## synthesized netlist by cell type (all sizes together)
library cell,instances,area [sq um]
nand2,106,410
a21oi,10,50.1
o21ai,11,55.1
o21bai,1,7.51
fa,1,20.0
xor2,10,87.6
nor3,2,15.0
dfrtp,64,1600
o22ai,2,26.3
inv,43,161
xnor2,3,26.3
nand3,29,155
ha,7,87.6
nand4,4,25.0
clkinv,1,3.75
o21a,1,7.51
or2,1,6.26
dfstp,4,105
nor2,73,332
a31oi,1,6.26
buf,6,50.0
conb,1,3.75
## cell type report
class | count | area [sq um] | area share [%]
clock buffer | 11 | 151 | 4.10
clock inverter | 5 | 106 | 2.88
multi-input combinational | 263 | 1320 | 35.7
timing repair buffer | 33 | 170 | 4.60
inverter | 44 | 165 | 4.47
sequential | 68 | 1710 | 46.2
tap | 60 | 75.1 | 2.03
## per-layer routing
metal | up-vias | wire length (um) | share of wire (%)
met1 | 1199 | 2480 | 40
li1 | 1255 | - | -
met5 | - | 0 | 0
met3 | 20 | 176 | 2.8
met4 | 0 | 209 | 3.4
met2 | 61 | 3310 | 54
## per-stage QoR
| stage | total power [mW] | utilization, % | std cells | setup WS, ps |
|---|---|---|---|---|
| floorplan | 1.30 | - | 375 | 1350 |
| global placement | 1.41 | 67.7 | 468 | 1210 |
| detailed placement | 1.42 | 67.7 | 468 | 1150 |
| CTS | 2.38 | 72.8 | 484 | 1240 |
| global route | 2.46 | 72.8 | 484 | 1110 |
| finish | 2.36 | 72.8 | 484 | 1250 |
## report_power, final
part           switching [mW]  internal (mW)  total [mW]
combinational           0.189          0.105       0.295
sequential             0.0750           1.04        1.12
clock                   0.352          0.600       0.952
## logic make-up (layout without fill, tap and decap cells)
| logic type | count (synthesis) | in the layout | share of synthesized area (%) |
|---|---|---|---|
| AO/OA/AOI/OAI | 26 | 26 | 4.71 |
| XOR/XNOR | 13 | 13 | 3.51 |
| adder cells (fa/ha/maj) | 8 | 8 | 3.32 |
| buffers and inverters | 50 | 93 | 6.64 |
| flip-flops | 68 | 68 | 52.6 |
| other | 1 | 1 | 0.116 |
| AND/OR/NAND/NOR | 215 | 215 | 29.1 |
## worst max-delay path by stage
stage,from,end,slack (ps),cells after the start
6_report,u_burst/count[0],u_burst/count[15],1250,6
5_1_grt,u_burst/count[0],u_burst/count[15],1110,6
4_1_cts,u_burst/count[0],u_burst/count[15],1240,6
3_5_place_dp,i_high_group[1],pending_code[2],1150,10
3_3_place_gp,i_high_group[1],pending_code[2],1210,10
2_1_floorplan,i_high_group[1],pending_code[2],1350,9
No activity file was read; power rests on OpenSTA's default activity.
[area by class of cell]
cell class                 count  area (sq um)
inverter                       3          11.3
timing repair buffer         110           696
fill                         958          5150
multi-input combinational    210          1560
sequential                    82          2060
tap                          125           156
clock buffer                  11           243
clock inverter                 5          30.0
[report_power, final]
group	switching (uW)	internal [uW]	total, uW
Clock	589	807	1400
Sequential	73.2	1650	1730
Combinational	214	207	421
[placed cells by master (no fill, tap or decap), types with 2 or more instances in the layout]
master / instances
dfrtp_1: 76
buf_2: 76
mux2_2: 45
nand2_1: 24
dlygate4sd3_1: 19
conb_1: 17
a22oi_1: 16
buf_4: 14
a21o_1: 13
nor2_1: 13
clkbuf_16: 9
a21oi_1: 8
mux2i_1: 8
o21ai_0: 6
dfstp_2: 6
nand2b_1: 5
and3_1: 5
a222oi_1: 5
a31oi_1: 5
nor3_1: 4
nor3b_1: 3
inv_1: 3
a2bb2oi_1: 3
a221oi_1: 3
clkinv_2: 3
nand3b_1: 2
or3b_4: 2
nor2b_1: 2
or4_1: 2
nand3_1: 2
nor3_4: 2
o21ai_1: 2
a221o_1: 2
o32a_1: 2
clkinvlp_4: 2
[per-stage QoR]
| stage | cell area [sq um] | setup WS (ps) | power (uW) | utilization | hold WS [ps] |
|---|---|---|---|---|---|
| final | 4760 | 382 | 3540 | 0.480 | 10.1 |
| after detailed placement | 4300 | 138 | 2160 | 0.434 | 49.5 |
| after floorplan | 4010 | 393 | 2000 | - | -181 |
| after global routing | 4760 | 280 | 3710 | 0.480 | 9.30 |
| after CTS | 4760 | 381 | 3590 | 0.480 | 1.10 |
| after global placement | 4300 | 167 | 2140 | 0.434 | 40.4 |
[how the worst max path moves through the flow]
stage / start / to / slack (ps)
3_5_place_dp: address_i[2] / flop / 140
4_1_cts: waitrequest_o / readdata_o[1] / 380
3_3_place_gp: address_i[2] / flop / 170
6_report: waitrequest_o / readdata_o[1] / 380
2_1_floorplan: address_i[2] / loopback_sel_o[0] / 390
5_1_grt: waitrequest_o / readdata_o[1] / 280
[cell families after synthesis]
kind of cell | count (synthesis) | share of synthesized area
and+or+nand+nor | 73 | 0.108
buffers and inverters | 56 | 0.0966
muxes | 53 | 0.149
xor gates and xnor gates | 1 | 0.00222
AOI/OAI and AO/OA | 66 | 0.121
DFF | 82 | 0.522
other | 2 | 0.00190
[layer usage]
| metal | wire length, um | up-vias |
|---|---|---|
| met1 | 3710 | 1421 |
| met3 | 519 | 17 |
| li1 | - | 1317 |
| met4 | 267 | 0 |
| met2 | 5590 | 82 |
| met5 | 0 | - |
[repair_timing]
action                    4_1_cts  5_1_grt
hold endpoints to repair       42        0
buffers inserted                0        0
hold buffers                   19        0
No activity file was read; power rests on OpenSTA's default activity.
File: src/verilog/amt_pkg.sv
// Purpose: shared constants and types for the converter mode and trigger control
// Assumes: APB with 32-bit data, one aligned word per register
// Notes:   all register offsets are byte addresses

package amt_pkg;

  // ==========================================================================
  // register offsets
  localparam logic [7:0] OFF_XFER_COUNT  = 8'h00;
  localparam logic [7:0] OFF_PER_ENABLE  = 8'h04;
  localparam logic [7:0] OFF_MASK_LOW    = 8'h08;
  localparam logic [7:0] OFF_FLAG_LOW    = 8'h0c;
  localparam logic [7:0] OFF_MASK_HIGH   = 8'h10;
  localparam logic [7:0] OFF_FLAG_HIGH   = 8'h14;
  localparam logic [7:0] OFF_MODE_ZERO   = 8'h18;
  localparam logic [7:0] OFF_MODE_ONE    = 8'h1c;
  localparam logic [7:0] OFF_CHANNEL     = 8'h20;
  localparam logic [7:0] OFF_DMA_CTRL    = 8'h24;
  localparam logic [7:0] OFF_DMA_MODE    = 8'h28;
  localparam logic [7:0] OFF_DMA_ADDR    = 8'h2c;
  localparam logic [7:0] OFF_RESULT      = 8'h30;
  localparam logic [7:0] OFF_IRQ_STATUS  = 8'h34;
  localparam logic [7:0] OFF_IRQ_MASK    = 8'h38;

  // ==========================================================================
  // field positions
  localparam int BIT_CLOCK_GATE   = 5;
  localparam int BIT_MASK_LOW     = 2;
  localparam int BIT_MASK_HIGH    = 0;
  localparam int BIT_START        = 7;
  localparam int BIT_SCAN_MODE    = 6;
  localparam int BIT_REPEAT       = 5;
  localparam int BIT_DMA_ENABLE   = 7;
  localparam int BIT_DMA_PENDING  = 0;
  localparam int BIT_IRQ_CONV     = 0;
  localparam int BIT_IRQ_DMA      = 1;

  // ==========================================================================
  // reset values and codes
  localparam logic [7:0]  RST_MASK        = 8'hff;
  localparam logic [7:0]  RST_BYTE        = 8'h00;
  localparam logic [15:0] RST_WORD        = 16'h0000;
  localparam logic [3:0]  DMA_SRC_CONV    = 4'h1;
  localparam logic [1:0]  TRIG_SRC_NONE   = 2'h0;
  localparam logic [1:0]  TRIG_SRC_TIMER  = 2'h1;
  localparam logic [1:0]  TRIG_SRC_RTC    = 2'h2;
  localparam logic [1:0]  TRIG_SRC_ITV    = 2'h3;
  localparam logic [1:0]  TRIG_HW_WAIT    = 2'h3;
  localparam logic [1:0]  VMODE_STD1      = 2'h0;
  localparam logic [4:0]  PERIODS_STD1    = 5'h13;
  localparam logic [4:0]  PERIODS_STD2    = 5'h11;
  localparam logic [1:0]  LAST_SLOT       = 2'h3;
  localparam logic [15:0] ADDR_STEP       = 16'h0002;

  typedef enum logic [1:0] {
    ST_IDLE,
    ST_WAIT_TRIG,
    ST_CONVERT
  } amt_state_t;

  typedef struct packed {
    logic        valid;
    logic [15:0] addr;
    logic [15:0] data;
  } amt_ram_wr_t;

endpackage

- - -

* [What you need to do] Could you reproduce exactly the lines of the entries above, from the one with "nor3,2,15.0" through the one with "13 | 3.51 |", and nothing else?

* [Response to this task]
nor3,2,15.0
dfrtp,64,1600
o22ai,2,26.3
inv,43,161
xnor2,3,26.3
nand3,29,155
ha,7,87.6
nand4,4,25.0
clkinv,1,3.75
o21a,1,7.51
or2,1,6.26
dfstp,4,105
nor2,73,332
a31oi,1,6.26
buf,6,50.0
conb,1,3.75
## cell type report
class | count | area [sq um] | area share [%]
clock buffer | 11 | 151 | 4.10
clock inverter | 5 | 106 | 2.88
multi-input combinational | 263 | 1320 | 35.7
timing repair buffer | 33 | 170 | 4.60
inverter | 44 | 165 | 4.47
sequential | 68 | 1710 | 46.2
tap | 60 | 75.1 | 2.03
## per-layer routing
metal | up-vias | wire length (um) | share of wire (%)
met1 | 1199 | 2480 | 40
li1 | 1255 | - | -
met5 | - | 0 | 0
met3 | 20 | 176 | 2.8
met4 | 0 | 209 | 3.4
met2 | 61 | 3310 | 54
## per-stage QoR
| stage | total power [mW] | utilization, % | std cells | setup WS, ps |
|---|---|---|---|---|
| floorplan | 1.30 | - | 375 | 1350 |
| global placement | 1.41 | 67.7 | 468 | 1210 |
| detailed placement | 1.42 | 67.7 | 468 | 1150 |
| CTS | 2.38 | 72.8 | 484 | 1240 |
| global route | 2.46 | 72.8 | 484 | 1110 |
| finish | 2.36 | 72.8 | 484 | 1250 |
## report_power, final
part           switching [mW]  internal (mW)  total [mW]
combinational           0.189          0.105       0.295
sequential             0.0750           1.04        1.12
clock                   0.352          0.600       0.952
## logic make-up (layout without fill, tap and decap cells)
| logic type | count (synthesis) | in the layout | share of synthesized area (%) |
|---|---|---|---|
| AO/OA/AOI/OAI | 26 | 26 | 4.71 |
| XOR/XNOR | 13 | 13 | 3.51 |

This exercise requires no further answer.